Starting Strength - Training Log

description- 36 year old male. 6-2 210 lb. 25-30% body fat

goal- 315lb squat, 225lb bench, 135lb press, 315lb dead, 155lb clean, 10 chin-ups

program-starting strength

diet-3500 calories 30/40/30 fat/carb/protein

previous training- almost three years of mostly spinning my wheels and quitting

last 10 seccions of ss

back 3x5-165
bench 3x5-160
dead 1x5-165
chin-up 3x

back 3x5-170
press 3x5-95
dead 1x5-170
chin-up 3x

back 3x5-175
bench 3x5-165
dead 1x5-175
pull-up 3x

back 3x5-180
press 3x5-100
dead 1x5-180
chin-up 3x

back 3x5-185
bench 3x5-170
dead 1x5-185
chin-up 3x

back 3x5-190
press 3x5-105
dead 1x5-190
pull-up 3x

back 3x5-195
bench 3x5-175
dead 1x5-195
chin-up 3x

back 3x5-200
press 3x5-110
clean 5x3-100
pull-up 3x

back 3x5-205
bench 3x5-180
dead 1x5-195
chin-up 3x

back 3x5-210
press 3x5-115
clean 5x3-105
pull-up 3x

today

back 3x5-215
bench 3x5-185
dead 1x5-215
chin-up 3x-7-3, 6-2, 5-2
ab circuit

today

back 3x5@220
press 3x5@120
clean 5x3@110
pull-up 3x- 6,5,5
dips 2x- 10,7

back 3x5@225
bench 3x5@190
dead 1x5@225
pull-up 8,7,5
db row 3x8@65
ab circuit

I upped calories to 4000 on workout days. I was just getting to hungry to make good food choices, and laying about to much.

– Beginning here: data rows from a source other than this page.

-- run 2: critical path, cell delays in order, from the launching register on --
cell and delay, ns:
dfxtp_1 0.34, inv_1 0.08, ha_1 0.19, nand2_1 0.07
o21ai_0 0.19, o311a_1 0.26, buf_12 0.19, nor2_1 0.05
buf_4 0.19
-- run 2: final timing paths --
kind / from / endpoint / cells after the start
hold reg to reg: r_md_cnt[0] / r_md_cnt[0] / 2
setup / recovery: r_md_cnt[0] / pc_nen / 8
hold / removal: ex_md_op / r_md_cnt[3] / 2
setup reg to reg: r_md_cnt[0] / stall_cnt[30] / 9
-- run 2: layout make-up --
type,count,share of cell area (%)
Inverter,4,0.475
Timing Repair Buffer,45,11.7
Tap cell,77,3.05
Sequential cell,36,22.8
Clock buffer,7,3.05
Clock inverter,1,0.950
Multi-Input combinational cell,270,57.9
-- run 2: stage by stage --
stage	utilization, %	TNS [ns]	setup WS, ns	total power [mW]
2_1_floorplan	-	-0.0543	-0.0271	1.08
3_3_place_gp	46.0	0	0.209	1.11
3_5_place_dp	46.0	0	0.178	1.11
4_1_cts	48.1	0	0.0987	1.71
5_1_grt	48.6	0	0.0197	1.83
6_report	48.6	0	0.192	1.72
## src/rtl/bitmask_spram_packer.sv

```systemverilog
// Packs the thresholded 1-bit pixel stream into 16-bit SPRAM words, double-buffers frames
// across two banks and hands each finished bank to the system-clock reader by toggle.
module bitmask_spram_packer #(
   parameter int PIX_PER_FRAME = 76800,
   parameter int WORD_W        = 16,
   parameter int BANK_WORDS    = 4800,
   parameter int ADDR_W        = 14
) (
   input  logic              cam_pclk,
   input  logic              nreset,
   input  logic              pix_wr_en,
   input  logic [16:0]       pix_wr_addr,
   input  logic              pix_wr_data,
   input  logic              frame_done,
   input  logic              rd_release_toggle,
   output logic              spram_we,
   output logic [ADDR_W-1:0] spram_addr,
   output logic [WORD_W-1:0] spram_wdata,
   output logic [3:0]        spram_maskwren,
   output logic              frame_ready_toggle,
   output logic              ready_bank,
   output logic [7:0]        frame_count,
   output logic [7:0]        drop_count,
   output logic              addr_err
);

   typedef enum logic [1:0] {
      CAPTURE = 2'd0,
      FLUSH   = 2'd1,
      PUBLISH = 2'd2
   } state_t;

   localparam logic [16:0]       PIX_LIMIT  = 17'(PIX_PER_FRAME);
   localparam logic [ADDR_W-1:0] BANK1_BASE = ADDR_W'(BANK_WORDS);

   function automatic logic [WORD_W-1:0] set_pixel(input logic [WORD_W-1:0] word,
                                                   input logic [3:0]        bit_idx,
                                                   input logic              val);
      logic [WORD_W-1:0] result;
      result          = word;
      result[bit_idx] = val;
      return result;
   endfunction

   function automatic logic [ADDR_W-1:0] word_addr(input logic bank, input logic [12:0] idx);
      logic [ADDR_W-1:0] offset;
      offset = ADDR_W'(idx);
      if (bank) begin
         return BANK1_BASE + offset;
      end else begin
         return offset;
      end
   endfunction

   state_t              state_r;
   state_t              state_nxt_s;
   logic [2:0]          sync_r;
   logic                release_edge_s;
   logic                busy_released_s;
   logic                pix_ok_s;
   logic                pix_bad_s;
   logic [12:0]         pix_idx_s;
   logic [3:0]          pix_bit_s;
   logic [WORD_W-1:0]   merge_base_s;

   logic                pending_valid_r;
   logic                pending_valid_nxt_s;
   logic [12:0]         pending_idx_r;
   logic [12:0]         pending_idx_nxt_s;
   logic [WORD_W-1:0]   pending_word_r;
   logic [WORD_W-1:0]   pending_word_nxt_s;
   logic                wr_bank_r;
   logic                wr_bank_nxt_s;
   logic                reader_busy_r;
   logic                reader_busy_nxt_s;

   logic                we_nxt_s;
   logic [ADDR_W-1:0]   waddr_nxt_s;
   logic [WORD_W-1:0]   wdata_nxt_s;
   logic                toggle_nxt_s;
   logic                ready_bank_nxt_s;
   logic [7:0]          frame_count_nxt_s;
   logic [7:0]          drop_count_nxt_s;
   logic                addr_err_nxt_s;

   assign release_edge_s  = sync_r[1] ^ sync_r[2];
   assign busy_released_s = reader_busy_r & ~release_edge_s;
   assign pix_idx_s       = pix_wr_addr[16:4];
   assign pix_bit_s       = pix_wr_addr[3:0];
   assign pix_ok_s        = pix_wr_en & (pix_wr_addr < PIX_LIMIT);
   assign pix_bad_s       = pix_wr_en & (pix_wr_addr >= PIX_LIMIT);
   // Pixels landing in the pending word merge into it; otherwise they start from a zeroed word.
   assign merge_base_s    = (pending_valid_r && (pending_idx_r == pix_idx_s)) ? pending_word_r
                                                                              : {WORD_W{1'b0}};

   // Frame sequencing state register.
   always_ff @(posedge cam_pclk or negedge nreset) begin
      if (!nreset) begin
         state_r <= CAPTURE;
      end else begin
         state_r <= state_nxt_s;
      end
   end

   // Next-state, packing, write emission and bank hand-off decisions.
   always_comb begin
      state_nxt_s         = state_r;
      pending_valid_nxt_s = pending_valid_r;
      pending_idx_nxt_s   = pending_idx_r;
      pending_word_nxt_s  = pending_word_r;
      wr_bank_nxt_s       = wr_bank_r;
      reader_busy_nxt_s   = busy_released_s;
      we_nxt_s            = 1'b0;
      waddr_nxt_s         = {ADDR_W{1'b0}};
      wdata_nxt_s         = {WORD_W{1'b0}};
      toggle_nxt_s        = frame_ready_toggle;
      ready_bank_nxt_s    = ready_bank;
      frame_count_nxt_s   = frame_count;
      drop_count_nxt_s    = drop_count;
      addr_err_nxt_s      = addr_err;

      case (state_r)
         CAPTURE: begin
            if (pix_ok_s) begin
               if (pending_valid_r && (pending_idx_r != pix_idx_s)) begin
                  // Address skip: retire the old word; the new pixel stays pending even at bit 15
                  // because only one write can leave per cycle.
                  we_nxt_s            = 1'b1;
                  waddr_nxt_s         = word_addr(wr_bank_r, pending_idx_r);
                  wdata_nxt_s         = pending_word_r;
                  pending_valid_nxt_s = 1'b1;
                  pending_idx_nxt_s   = pix_idx_s;
                  pending_word_nxt_s  = set_pixel({WORD_W{1'b0}}, pix_bit_s, pix_wr_data);
               end else if (pix_bit_s == 4'd15) begin
                  we_nxt_s            = 1'b1;
                  waddr_nxt_s         = word_addr(wr_bank_r, pix_idx_s);
                  wdata_nxt_s         = set_pixel(merge_base_s, pix_bit_s, pix_wr_data);
                  pending_valid_nxt_s = 1'b0;
                  pending_word_nxt_s  = {WORD_W{1'b0}};
               end else begin
                  pending_valid_nxt_s = 1'b1;
                  pending_idx_nxt_s   = pix_idx_s;
                  pending_word_nxt_s  = set_pixel(merge_base_s, pix_bit_s, pix_wr_data);
               end
            end else if (pix_bad_s) begin
               addr_err_nxt_s = 1'b1;
            end else begin
               addr_err_nxt_s = addr_err;
            end
            if (frame_done) begin
               state_nxt_s = FLUSH;
            end else begin
               state_nxt_s = CAPTURE;
            end
         end
         FLUSH: begin
            if (pending_valid_r) begin
               we_nxt_s            = 1'b1;
               waddr_nxt_s         = word_addr(wr_bank_r, pending_idx_r);
               wdata_nxt_s         = pending_word_r;
               pending_valid_nxt_s = 1'b0;
               pending_word_nxt_s  = {WORD_W{1'b0}};
            end else begin
               we_nxt_s = 1'b0;
            end
            state_nxt_s = PUBLISH;
         end
         PUBLISH: begin
            // A release arriving this same cycle has already been folded into busy_released_s.
            if (!busy_released_s) begin
               ready_bank_nxt_s  = wr_bank_r;
               toggle_nxt_s      = ~frame_ready_toggle;
               reader_busy_nxt_s = 1'b1;
               wr_bank_nxt_s     = ~wr_bank_r;
               frame_count_nxt_s = frame_count + 8'd1;
            end else if (drop_count != 8'hFF) begin
               drop_count_nxt_s = drop_count + 8'd1;
            end else begin
               drop_count_nxt_s = drop_count;
            end
            state_nxt_s = CAPTURE;
         end
         default: begin
            state_nxt_s = CAPTURE;
         end
      endcase
   end

   // Datapath, bank bookkeeping, release synchroniser and registered outputs.
   always_ff @(posedge cam_pclk or negedge nreset) begin
      if (!nreset) begin
         sync_r             <= 3'b000;
         pending_valid_r    <= 1'b0;
         pending_idx_r      <= 13'd0;
         pending_word_r     <= {WORD_W{1'b0}};
         wr_bank_r          <= 1'b0;
         reader_busy_r      <= 1'b0;
         spram_we           <= 1'b0;
         spram_addr         <= {ADDR_W{1'b0}};
         spram_wdata        <= {WORD_W{1'b0}};
         spram_maskwren     <= 4'h0;
         frame_ready_toggle <= 1'b0;
         ready_bank         <= 1'b0;
         frame_count        <= 8'd0;
         drop_count         <= 8'd0;
         addr_err           <= 1'b0;
      end else begin
         sync_r             <= {sync_r[1:0], rd_release_toggle};
         pending_valid_r    <= pending_valid_nxt_s;
         pending_idx_r      <= pending_idx_nxt_s;
         pending_word_r     <= pending_word_nxt_s;
         wr_bank_r          <= wr_bank_nxt_s;
         reader_busy_r      <= reader_busy_nxt_s;
         spram_we           <= we_nxt_s;
         spram_addr         <= waddr_nxt_s;
         spram_wdata        <= wdata_nxt_s;
         spram_maskwren     <= we_nxt_s ? 4'hF : 4'h0;
         frame_ready_toggle <= toggle_nxt_s;
         ready_bank         <= ready_bank_nxt_s;
         frame_count        <= frame_count_nxt_s;
         drop_count         <= drop_count_nxt_s;
         addr_err           <= addr_err_nxt_s;
      end
   end

endmodule
```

Good work so far man! Those goals you set are gonna get blown by pretty soon. 4000 cals seems a good amount but remember to keep your food choices clean. Also, I would recommend getting a couple (2-3) of conditioning sessions in there to keep you in shape. My suggestion would be HIll sprints or prowler/car pushing after your lifting sessions. THis schedule will give enough time to recover for your next session. Also, Don’t be afraid to start making smaller increments, especially for the upper body lifts (you will need 1.25lb plates) this will keep you from stalling and will ultimately yield better results. Lastly, enjoy. This is a great program that yields very quick gains if one has the discipline to stick to it. Best of luck.